Please note This post is mainly intended for my personal use. It is not peer-reviewed work and should not be taken as such.
An approach for extracting key words and key phrases from text documents and performing (extractive) text summarization.
It is based on Google's PageRank ranking algorithm for web pages.
Because many NLP tasks can be modelled as a (unsupervised) search for the most relevant words, phrases or sentences in a document.
Therefore it would be very useful to leverage an efficient algorithm such as PageRank for that end.
For Keyword Extraction, TextRank adapts PageRank so that nodes are keywords and edges are the number co-occurrences between them1
- Unlike PageRank, TextRank edges are weighted, to encode different levels of "linking" between keywords.
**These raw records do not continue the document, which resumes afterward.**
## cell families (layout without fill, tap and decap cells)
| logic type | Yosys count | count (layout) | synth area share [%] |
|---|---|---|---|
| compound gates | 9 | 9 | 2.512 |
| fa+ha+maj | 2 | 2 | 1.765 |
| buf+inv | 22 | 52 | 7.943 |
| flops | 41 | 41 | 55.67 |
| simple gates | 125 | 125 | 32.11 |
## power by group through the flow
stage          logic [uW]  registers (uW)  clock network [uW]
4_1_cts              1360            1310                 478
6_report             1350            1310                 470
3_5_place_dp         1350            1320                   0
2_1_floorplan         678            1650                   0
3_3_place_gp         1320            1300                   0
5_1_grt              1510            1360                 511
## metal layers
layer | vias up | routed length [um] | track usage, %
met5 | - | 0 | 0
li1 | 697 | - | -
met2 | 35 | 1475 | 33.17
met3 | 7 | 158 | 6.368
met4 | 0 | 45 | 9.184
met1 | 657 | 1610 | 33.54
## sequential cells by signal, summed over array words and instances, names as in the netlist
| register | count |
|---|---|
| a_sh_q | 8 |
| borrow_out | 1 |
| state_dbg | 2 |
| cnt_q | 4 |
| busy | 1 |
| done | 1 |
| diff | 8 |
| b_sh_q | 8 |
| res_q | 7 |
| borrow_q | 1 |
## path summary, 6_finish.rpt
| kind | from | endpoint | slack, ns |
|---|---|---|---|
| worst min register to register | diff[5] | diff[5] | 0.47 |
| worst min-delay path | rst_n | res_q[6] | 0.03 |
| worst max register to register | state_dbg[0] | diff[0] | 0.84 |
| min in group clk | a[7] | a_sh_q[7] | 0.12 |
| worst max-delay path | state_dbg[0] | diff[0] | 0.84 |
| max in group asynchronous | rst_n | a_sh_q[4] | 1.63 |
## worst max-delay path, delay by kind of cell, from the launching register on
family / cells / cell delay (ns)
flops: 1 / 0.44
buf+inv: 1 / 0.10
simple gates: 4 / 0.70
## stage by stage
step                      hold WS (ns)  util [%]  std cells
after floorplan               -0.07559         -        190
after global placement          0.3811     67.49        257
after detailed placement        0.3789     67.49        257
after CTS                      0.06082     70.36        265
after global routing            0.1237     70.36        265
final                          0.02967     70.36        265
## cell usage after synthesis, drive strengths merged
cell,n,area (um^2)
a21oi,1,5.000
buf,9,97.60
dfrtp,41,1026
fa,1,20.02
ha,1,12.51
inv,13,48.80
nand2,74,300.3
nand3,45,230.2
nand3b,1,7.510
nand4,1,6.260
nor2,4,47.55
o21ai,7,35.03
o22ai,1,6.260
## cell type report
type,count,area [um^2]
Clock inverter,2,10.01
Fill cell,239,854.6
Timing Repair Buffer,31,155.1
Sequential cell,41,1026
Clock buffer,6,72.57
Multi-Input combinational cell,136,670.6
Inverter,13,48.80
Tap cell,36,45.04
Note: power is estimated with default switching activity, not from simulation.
For Sentence Extraction, nodes are sentences and edges are the extent of overlap between them.2
- The unsupervised algorithm presented in this article obtains better results (Precision, F1-score) than then state-of-the-art supervised approaches for keyword extraction.
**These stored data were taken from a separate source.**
### src/rtl/hilo_div_responder.sv
// -----------------------------------------------------------------------------
// hilo_div_responder
//
// Sequential radix-2 restoring divider on the responder side of the EX-stage
// valid/done handshake. The ALU holds valid high and stalls until done. The
// operands are latched at start. One quotient bit is produced per cycle. The
// result {remainder, quotient} is returned for DIV (signed, truncating toward
// zero) and DIVU (unsigned) into HI/LO.
//
// Ports:
//   clk     - core clock; all state updates on the rising edge
//   resetn  - synchronous reset, active low
//   valid   - request; held high by the initiator until done is seen
//   sig     - 1 = signed (DIV), 0 = unsigned (DIVU); sampled with operands
//   _a      - dividend, sampled at start
//   _b      - divisor, sampled at start
//   done    - one-cycle result-valid pulse
//   _c      - {remainder, quotient}; stable from done until the next start
//
// Build option:
//   DIV_EARLY_ZERO_EN - when defined, a start with a zero divisor skips the
//                       iterations and produces done two cycles after start.
// -----------------------------------------------------------------------------
module hilo_div_responder #(
  parameter int WIDTH = 32
) (
  input  logic               clk,
  input  logic               resetn,
  input  logic               valid,
  input  logic               sig,
  input  logic [WIDTH-1:0]   _a,
  input  logic [WIDTH-1:0]   _b,
  output logic               done,
  output logic [2*WIDTH-1:0] _c
);

  localparam int CNT_W = (WIDTH > 1) ? $clog2(WIDTH) : 1;
  localparam logic [CNT_W-1:0] CNT_LAST = CNT_W'(WIDTH - 1);

  typedef enum logic [1:0] {
    S_IDLE,
    S_BUSY,
    S_FIX,
    S_DONE
  } state_t;

  state_t state, state_nxt;

  logic               sig_q;
  logic               sign_a;
  logic               sign_b;
  logic               b_zero;
  logic [WIDTH-1:0]   rem;
  logic [WIDTH-1:0]   quo;
  logic [WIDTH-1:0]   dvsr;
  logic [CNT_W-1:0]   cnt;
  logic [2*WIDTH-1:0] c_q;

  logic [WIDTH-1:0]        abs_a;
  logic [WIDTH-1:0]        abs_b;
  logic                    start_zero;
  logic signed [WIDTH:0]   rem_sh;
  logic signed [WIDTH:0]   trial;
  logic                    trial_neg;
  logic [WIDTH-1:0]        rem_fix;
  logic [WIDTH-1:0]        quo_fix;

  function automatic logic [WIDTH-1:0] negate(input logic [WIDTH-1:0] x);
    return ~x + 1'b1;
  endfunction

  function automatic logic [WIDTH-1:0] magnitude(input logic [WIDTH-1:0] x,
                                                 input logic s);
    return (s && x[WIDTH-1]) ? negate(x) : x;
  endfunction

  assign abs_a = magnitude(_a, sig);
  assign abs_b = magnitude(_b, sig);

`ifdef DIV_EARLY_ZERO_EN
  assign start_zero = (_b == '0);
`else
  assign start_zero = 1'b0;
`endif

  // Iteration: shift {rem, quo} left by one and trial-subtract the divisor.
  // rem < divisor always holds, so the shifted value fits in WIDTH+1 bits.
  // Its MSB is therefore a reliable sign of the trial.
  assign rem_sh    = $signed({rem, quo[WIDTH-1]});
  assign trial     = rem_sh - $signed({1'b0, dvsr});
  assign trial_neg = trial[WIDTH];

  // Sign fix. With a zero divisor the iterations leave quotient = all-ones
  // and remainder = |a|. Re-applying the dividend sign to the remainder
  // restores the original a. The quotient negation is suppressed.
  assign rem_fix = (sig_q && sign_a) ? negate(rem) : rem;
  assign quo_fix = b_zero ? '1 :
                   ((sig_q && (sign_a ^ sign_b)) ? negate(quo) : quo);

  assign done = (state == S_DONE);
  assign _c   = c_q;

  always_comb begin
    state_nxt = state;
    unique case (state)
      S_IDLE: begin
        if (valid) begin
          // A zero divisor with the early option goes straight to the fix
          // step, which then writes {a, all-ones}.
          state_nxt = start_zero ? S_FIX : S_BUSY;
        end
      end
      S_BUSY: begin
        if (!valid)               state_nxt = S_IDLE;
        else if (cnt == CNT_LAST) state_nxt = S_FIX;
      end
      S_FIX: begin
        state_nxt = valid ? S_DONE : S_IDLE;
      end
      S_DONE: begin
        state_nxt = S_IDLE;
      end
      default: state_nxt = S_IDLE;
    endcase
  end

  always_ff @(posedge clk) begin
    if (!resetn) state <= S_IDLE;
    else         state <= state_nxt;
  end

  always_ff @(posedge clk) begin
    if (!resetn) begin
      sig_q  <= 1'b0;
      sign_a <= 1'b0;
      sign_b <= 1'b0;
      b_zero <= 1'b0;
      rem    <= '0;
      quo    <= '0;
      dvsr   <= '0;
      cnt    <= '0;
      c_q    <= '0;
    end else begin
      unique case (state)
        // Start: capture signs and load operand magnitudes.
        S_IDLE: begin
          if (valid) begin
            sig_q  <= sig;
            sign_a <= _a[WIDTH-1];
            sign_b <= _b[WIDTH-1];
            b_zero <= (_b == '0);
            dvsr   <= abs_b;
            cnt    <= '0;
            if (start_zero) begin
              rem <= abs_a;
              quo <= '1;
            end else begin
              rem <= '0;
              quo <= abs_a;
            end
          end
        end
        // Iterate: one quotient bit per cycle.
        S_BUSY: begin
          if (valid) begin
            rem <= trial_neg ? rem_sh[WIDTH-1:0] : trial[WIDTH-1:0];
            quo <= {quo[WIDTH-2:0], ~trial_neg};
            cnt <= cnt + 1'b1;
          end
        end
        // Fix: apply signs and publish the result.
        S_FIX: begin
          if (valid) c_q <= {rem_fix, quo_fix};
        end
        default: ;
      endcase
    end
  end

endmodule

### config.mk
export PLATFORM = sky130hd
export DESIGN_NAME = hilo_div_responder
export DESIGN_NICKNAME = d
export VERILOG_FILES = /design/src/rtl/hilo_div_responder.sv
export SDC_FILE = /design/constraint.sdc
export NUM_CORES = 1
export LEC_CHECK = 0
export BUFFER_PORTS_ARGS = -buffer_cell sky130_fd_sc_hd__clkbuf_2
export CAP_MARGIN = 20
export CORE_MARGIN = 4
export CORE_UTILIZATION = 25
export DETAILED_ROUTE_END_ITERATION = 10
export GPL_TIMING_DRIVEN = 0
export SLEW_MARGIN = 10
export SYNTH_ARGS = -nofsm -noshare
export SYNTH_HDL_FRONTEND = slang
export SYNTH_SLANG_ARGS = --single-unit
### constraint.sdc
create_clock -name clk -period 6 [get_ports clk]
set_input_delay 0.3 -clock clk [delete_from_list [all_inputs] [get_ports clk]]
set_output_delay 0.3 -clock clk [all_outputs]
set_load 0.01 [all_outputs]
==> results of run 1 <==
-- metrics by stage --
step	std cells	hold WS [ns]	area (sq um)	total power, uW	utilization [%]
final	2069	0.113	12500	2770	30.2
after global routing	2069	0.140	12500	2900	30.2
after CTS	2066	0.0908	12400	2800	30.2
after detailed placement	2034	0.446	11900	1660	28.8
after global placement	2034	0.443	11900	1650	28.8
after floorplan	1370	0.432	10500	1520	-
-- Yosys cell counts (5+ instances only) --
| library cell | number |
|---|---|
| clkbuf_1 | 73 |
| nand2_1 | 147 |
| a221oi_1 | 6 |
| nor2_1 | 115 |
| nor4_1 | 12 |
| or3_1 | 18 |
| o21a_1 | 6 |
| a2bb2oi_1 | 9 |
| o31ai_1 | 19 |
| buf_1 | 6 |
| o41ai_1 | 10 |
| mux2i_1 | 24 |
| nor2b_1 | 8 |
| inv_1 | 64 |
| nand2b_1 | 14 |
| a31oi_1 | 7 |
| nand3_1 | 20 |
| o221ai_1 | 26 |
| and2_1 | 8 |
| nand4_1 | 10 |
| xnor2_1 | 71 |
| or4_1 | 5 |
| nor3_1 | 32 |
| a21o_1 | 5 |
| ha_1 | 38 |
| a211oi_1 | 38 |
| o21bai_1 | 6 |
| o211ai_1 | 9 |
| dfxtp_1 | 171 |
| a21oi_1 | 153 |
| o21ai_0 | 129 |
| xor2_1 | 72 |
-- final cells by class --
type                            instances  area (sq um)
Antenna cell                            2          5.00
Clock inverter                         14           161
Sequential cell                       171          3420
Timing Repair Buffer                  133           666
Multi-Input combinational cell       1054          6560
Inverter                               64           240
Tap cell                              532           666
Fill cell                            4429         28700
Buffer                                 81           307
Clock buffer                           18           429
-- cells in the final DEF, fill, tap and decap left out, types with 24 or more instances in the layout --
| cell type | instances |
|---|---|
| inv_1 | 64 |
| nand2_1 | 147 |
| nor3_1 | 32 |
| mux2i_1 | 24 |
| o21ai_0 | 129 |
| xnor2_1 | 71 |
| a211oi_1 | 38 |
| ha_1 | 38 |
| a21oi_1 | 153 |
| clkbuf_2 | 133 |
| o221ai_1 | 26 |
| xor2_1 | 72 |
| dfxtp_1 | 171 |
| nor2_1 | 115 |
| clkbuf_1 | 74 |
-- worst register-to-register path, stage by stage (launching register included) --
cell and delay [ns]:
dfxtp_1 0.41, inv_1 0.12, ha_1 0.24, fa_1 0.41, nor2b_1 0.17, o31a_1 0.18
nor3_1 0.08, o21bai_1 0.26, a21oi_1 0.23, o31ai_1 0.37, xor2_1 0.57, clkbuf_1 0.52
a2bb2oi_1 0.23, o21ai_0 0.09
-- worst max-delay path by stage --
stage	start	endpoint	slack [ns]	depth (start not counted)
3_5_place_dp	quo[31]$_SDFFE_PN0P_	rem[22]$_SDFFE_PN0P_	1.96	13
6_report	quo[31]$_SDFFE_PN0P_	rem[24]$_SDFFE_PN0P_	2.01	13
5_1_grt	quo[31]$_SDFFE_PN0P_	rem[28]$_SDFFE_PN0P_	1.64	13
3_3_place_gp	quo[31]$_SDFFE_PN0P_	rem[30]$_SDFFE_PN0P_	2.00	13
4_1_cts	quo[31]$_SDFFE_PN0P_	rem[22]$_SDFFE_PN0P_	1.94	13
2_1_floorplan	quo[15]$_SDFFE_PN0P_	_c[30]$_SDFFE_PN0P_	2.80	9
-- registers in the layout, summed over array words and instances (netlist names) --
signal  count
_c         64
sign_a      1
sign_b      1
quo        32
state       2
rem        32
cnt         5
b_zero      1
sig_q       1
dvsr       32
-- cells by family after synthesis --
family                     count (synthesis)  synth area share (%)
and+or+nand+nor                          403                  17.5
muxes                                     26                  2.50
adders and majority gates                 39                  4.71
xor gates and xnor gates                 143                  11.9
buffers and inverters                    145                  5.19
AOI/OAI and AO/OA                        443                  25.7
DFF                                      171                  32.5
-- where the power goes --
part,switching (uW),internal (uW),leakage (uW)
clock network,510,623,0.000289
registers,33.1,1170,0.00139
logic,271,164,0.00303
total,815,1960,0.00471
-- layer usage --
| metal | share of wire (%) | track usage (%) | vias up |
|---|---|---|---|
| met5 | 0.037 | 0 | - |
| li1 | - | - | 5185 |
| met2 | 47 | 25.8 | 253 |
| met1 | 45 | 19.8 | 4767 |
| met4 | 3.0 | 6.33 | 2 |
| met3 | 4.8 | 3.14 | 48 |
==> impl_metrics.json, run 1 <==
{
  "ant_nets": 0,
  "synth_area_sq_mm": 0.0105,
  "worstPathCellList": "inv_1 > ha_1 > fa_1 > nor2b_1 > o31a_1 > nor3_1 > o21bai_1 > a21oi_1 > o31ai_1 > xor2_1 > clkbuf_1 > a2bb2oi_1 > o21ai_0",
  "clk_pin_slew_worst_paths_ns": 0.07,
  "pre_cts_ws_ns": 1.96,
  "async_flop_share_pct": 0,
  "ys_warn_count": 0,
  "slowest_delay_ns": 0.57,
  "end_kind": "register",
  "dieArea_sq_mm": 0.0455,
  "routedWlPerCell_um": 17.1,
  "hp-class": "input pin to register",
  "peakVddDrop_uv": 198,
  "max_slew.worst_pin.slew_ns": 0.922,
  "path_buf_inv": 2,
  "place_congestion": 0.907,
  "synth_cells": 1370,
  "ctsHoldBuffers": 0,
  "syn2layout_area_growth_pct": 18.3,
  "pin_count": 133,
  "grt_usage_pct": 15.5,
  "synth_top_cell_by_area": "dfxtp_1",
  "maxCapViolations": 0,
  "synth_area_per_cell_sq_um": 7.68,
  "setup_violations": 0,
  "drt_iter0_drc": 602,
  "hold_depth": 3,
  "reg2reg_to": "rem[24]$_SDFFE_PN0P_",
  "ys_ff_latch": 171,
  "die_y_um": 213,
  "synth_edf_count": 0,
  "clk_path_buf_depth": 2,
  "worst_ep_required_time_ns": 6.33,
  "grt_max_degree": 17,
  "skew_ns": 0.0108,
  "setup_tns_ns": 0,
  "firstDrtPassIters": 5,
  "syn_nets": 1477,
  "finalCriticalPeriod_ns": 3.99,
  "die_w_um": 213,
  "ys_top_cells_by_area": "dfxtp_1 33%, a21oi_1 7.3%, o21ai_0 6.1%",
  "core_area_sq_mm": 0.0412,
  "start_kind": "register",
  "drt-total-wl_mm": 35.4,
  "ctsResizeCount": 0,
  "vias": 10300,
  "core.rowCount": 74,
  "root_buffer": "clkbuf_16",
  "hp-start": "_b[0]",
  "grt_overflow_total": 0,
  "grt_pass1_vias": 9983,
  "ys.flop_type": "dfxtp_1",
  "seq_area_frac_synth_pct": 32.5,
  "ff2ff_path_depth": 13,
  "cts.sinks": 171,
  "dp.final_hpwl_mm": 28.7,
  "worstSetupPathType": "register to register",
  "clk_latency_ns": 0.46,
  "final_net_count": 1629,
  "grt_pass1_wl_mm": 55.4,
  "yosysUniqueCellTypes": 55,
  "worst_slack_ns": 2.01,
  "slew_headroom_pct": 38.5,
  "min_to": "dvsr[0]$_SDFFE_PN0P_",
  "h-tree-depth": 4,
  "period_share_pct": 66.5,
  "status": "completed",
  "rsz0062_at_grt": "no",
  "crit_path_top_delay_cell": "xor2_1",
  "arrival_ns": 4.32,
  "vias_per_cell": 4.96,
  "portBuffers": 132,
  "fmax_mhz": 251,
  "synth_top_area_share_pct": 32.5,
  "antenna_found_initial": 3,
  "drt_drc_violations_left": 0,
  "slew_violations": 0,
  "cts-buffers-inserted": 17,
  "p_per_area_mw_per_mm2": 223,
  "p_leak_uw": 0.00471,
  "post_cts_buffers": 0,
  "r2r_slack_ns": 2.01,
  "start_util_pct": 25.5,
  "hold_viol_final": 0,
  "worstPathMaxFanout": 10,
  "cp_top_family": "compound AO/OA/AOI/OAI gates",
  "cts_tree": "done",
  "final_layout_size_suffix_gt1_share_pct": 11.3,
  "regToRegStartpoint": "quo[31]$_SDFFE_PN0P_"
}
Note: power is estimated with default switching activity, not from simulation.
==> inputs of run 2 (changes only) <==
==> constraint.sdc (replaced) <==
create_clock -name clk -period 3.2 [get_ports clk]
set_input_delay 0.16 -clock clk [delete_from_list [all_inputs] [get_ports clk]]
set_output_delay 0.16 -clock clk [all_outputs]
set_load 0.01 [all_outputs]
==> run 2 against run 1 <==
  * The flow now finishes with violations (setup timing)
  * Fmax up 21%
  * Flip-flop and latch count stayed put
  * Cell count up 0.68%
  * First-iteration DRC count increased by 25%
  * Global-route usage down 0.17 points
  * Sequential power is 88% higher
  * Register-to-register slack got worse by 2.1 ns
  * Combinational power increased by 97%
==> impl_metrics.json, run 2 (synthesis gave the netlist of run 1 again) <==
{
  "die_y_um": 213,
  "routedWlPerCell_um": 17.2,
  "layoutNonFillerInstCount": 2083,
  "final_common_cell": "dfxtp_1",
  "grt_usage_pct": 15.4,
  "dp.final_hpwl_mm": 28.3,
  "worstPathMaxFanout": 2,
  "fin_area_sq_mm": 0.0128,
  "largest_reg_flops": 64,
  "pin_count": 133,
  "h-tree-depth": 4,
  "vias": 10400,
  "rsz0062_at_grt": "yes",
  "slew_headroom_pct": 32.2,
  "cp_top_family": "simple AND/OR/NAND/NOR gates",
  "clk_latency_ns": 0.46,
  "end_kind": "register",
  "antenna_found_initial": 5,
  "setup_violations": 2,
  "grt_pass1_vias": 9961,
  "fmax_mhz": 303,
  "total_power_uw": 5290,
  "drt_drc_violations_left": 0,
  "vias_per_cell": 5.00,
  "dpl_cell_area_sq_mm": 0.0119,
  "worstPathCellList": "or3_4 > or4_4 > or4_4 > or3_4 > or3_4 > or3_4 > o41ai_4 > xor2_1 > a21oi_1",
  "cts_tree": "done",
  "core_area_sq_mm": 0.0412,
  "start_util_pct": 25.5,
  "finalCriticalPeriod_ns": 3.30,
  "place_congestion": 0.866,
  "worstSetupPathType": "register to register",
  "fill_cells": 4412,
  "arrival_ns": 3.62,
  "hp-start": "_b[24]",
  "die_w_um": 213,
  "firstDrtPassIters": 5,
  "worst_ep_required_time_ns": 3.52,
  "syn2layout_area_growth_pct": 21.2,
  "start_kind": "register",
  "ant_nets": 0,
  "pre_cts_ws_ns": -0.906,
  "setup_tns_ns": -0.180,
  "grt_pass1_wl_mm": 55.4,
  "violations": "setup timing",
  "p_leak_uw": 0.00483,
  "dp.cells": 2034,
  "core.rowCount": 74,
  "hp-class": "input pin to register",
  "final_net_count": 1643,
  "p_per_area_mw_per_mm2": 415,
  "cts-buffers-inserted": 17,
  "hold_viol_final": 0,
  "worst_slack_ns": -0.101,
  "cts.sinks": 171,
  "cp-startpoint": "quo[15]$_SDFFE_PN0P_",
  "drt_iter0_drc": 754,
  "layout_common_cells": "165 x dfxtp_1, 150 x a21oi_1, 146 x nand2_1, 132 x clkbuf_2, 122 x o21ai_0",
  "grt_overflow_total": 0,
  "slowest_delay_ns": 0.44,
  "skew_ns": 0.0141,
  "slew_violations": 0,
  "max_slew.worst_pin.slew_ns": 1.00,
  "crit_path_top_delay_cell": "or4_4",
  "portBuffers": 132,
  "path_common_cell": "or3_4",
  "clk_pin_slew_worst_paths_ns": 0.08,
  "dieArea_sq_mm": 0.0455,
  "root_buffer": "clkbuf_16",
  "grt_max_degree": 18,
  "status": "finished, violations left",
  "regToRegStartpoint": "quo[15]$_SDFFE_PN0P_",
  "final_layout_size_suffix_gt1_share_pct": 13.6,
  "maxCapViolations": 0,
  "path_buf_inv": 0,
  "peakVddDrop_uv": 387,
  "clk_path_buf_depth": 2,
  "drt-total-wl_mm": 35.7,
  "period_share_pct": 103
}
[run 2: changes by cell type in the layout (fill, tap and decap cells not counted), moves of 4 or more]
cell | before | now
o21ai_1 | 0 | 7
inv_6 | 3 | 7
dfxtp_2 | 0 | 4
buf_4 | 0 | 12
dfxtp_1 | 171 | 165
o21ai_0 | 129 | 122
[run 2: area by class of cell]
class	instances	area (sq um)	area share, %
repair buffers	148	810	6.35
flip-flops and latches	171	3440	26.9
multi-input cells	1054	6670	52.3
inverters	64	240	1.88
plain buffers	80	328	2.57
clock inverters	14	168	1.31
well taps	532	666	5.22
clock buffers	18	439	3.44
diodes	2	5.00	0.0392
[run 2: tightest hold or removal path: cells and delay by family]
kind,cells,cell delay (ns)
compound gates,1,0.13
xor+xnor,1,0.06
buf+inv,1,0.10
[run 2: path summary, 6_finish.rpt]
kind | slack [ns] | to | cells after the start
worst max-delay path | -0.10 | _c[30]$_SDFFE_PN0P_ | 9
worst min-delay path | 0.02 | dvsr[24]$_SDFFE_PN0P_ | 3
worst max register to register | -0.10 | _c[30]$_SDFFE_PN0P_ | 9
worst min register to register | 0.45 | _c[60]$_SDFFE_PN0P_ | 2
[run 2: report_power, final]
group	switching [uW]	internal (uW)	leakage [uW]
logic	523	332	0.00314
registers	61.1	2190	0.00139
clock network	985	1200	0.000293
[run 2: timing repair]
action                                  CTS  global route
hold buffers                              3             0
gates resized for setup                  23            24
endpoints found under the setup margin   37            39
endpoints found under the hold margin     3             0
gates cloned                              0             1
buffers inserted                          8             4
pin swaps                                 4            10
[run 2: stage by stage]
stage               utilization (%)  hold WS (ns)
finish                         31.0        0.0237
floorplan                         -         0.296
detailed placement             28.8         0.439
global placement               28.8         0.425
global route                   31.0        0.0418
CTS                            30.7       0.00575
[run 2: per-layer routing]
| layer | global-route usage [%] | vias up | share of wire, % |
|---|---|---|---|
| met3 | 3.34 | 38 | 5.4 |
| li1 | - | 5215 | - |
| met5 | 0 | - | 0.081 |
| met1 | 19.9 | 4884 | 45 |
| met2 | 25.7 | 274 | 48 |
| met4 | 4.61 | 6 | 1.6 |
- The ROUGE metric (text similarity) has been found to be highly correlated with actual human evaluations.
The baseline tasks were Keyword Extraction and Sentence Extraction (i.e. Extractive Summarization).
Keyword Extraction applied to abstracts, not full-length texts.
The best results for Keyword Extraction were obtained using a window size of 2 and undirected edges.
Post-processing steps are used to form multiword key phrases from keywords.
1: Co-occurrence within a window of 2 to 10 words. I.e. not only immediate co-occurence.
2: Overlap here means: number of common tokens, normalized by the sentence length.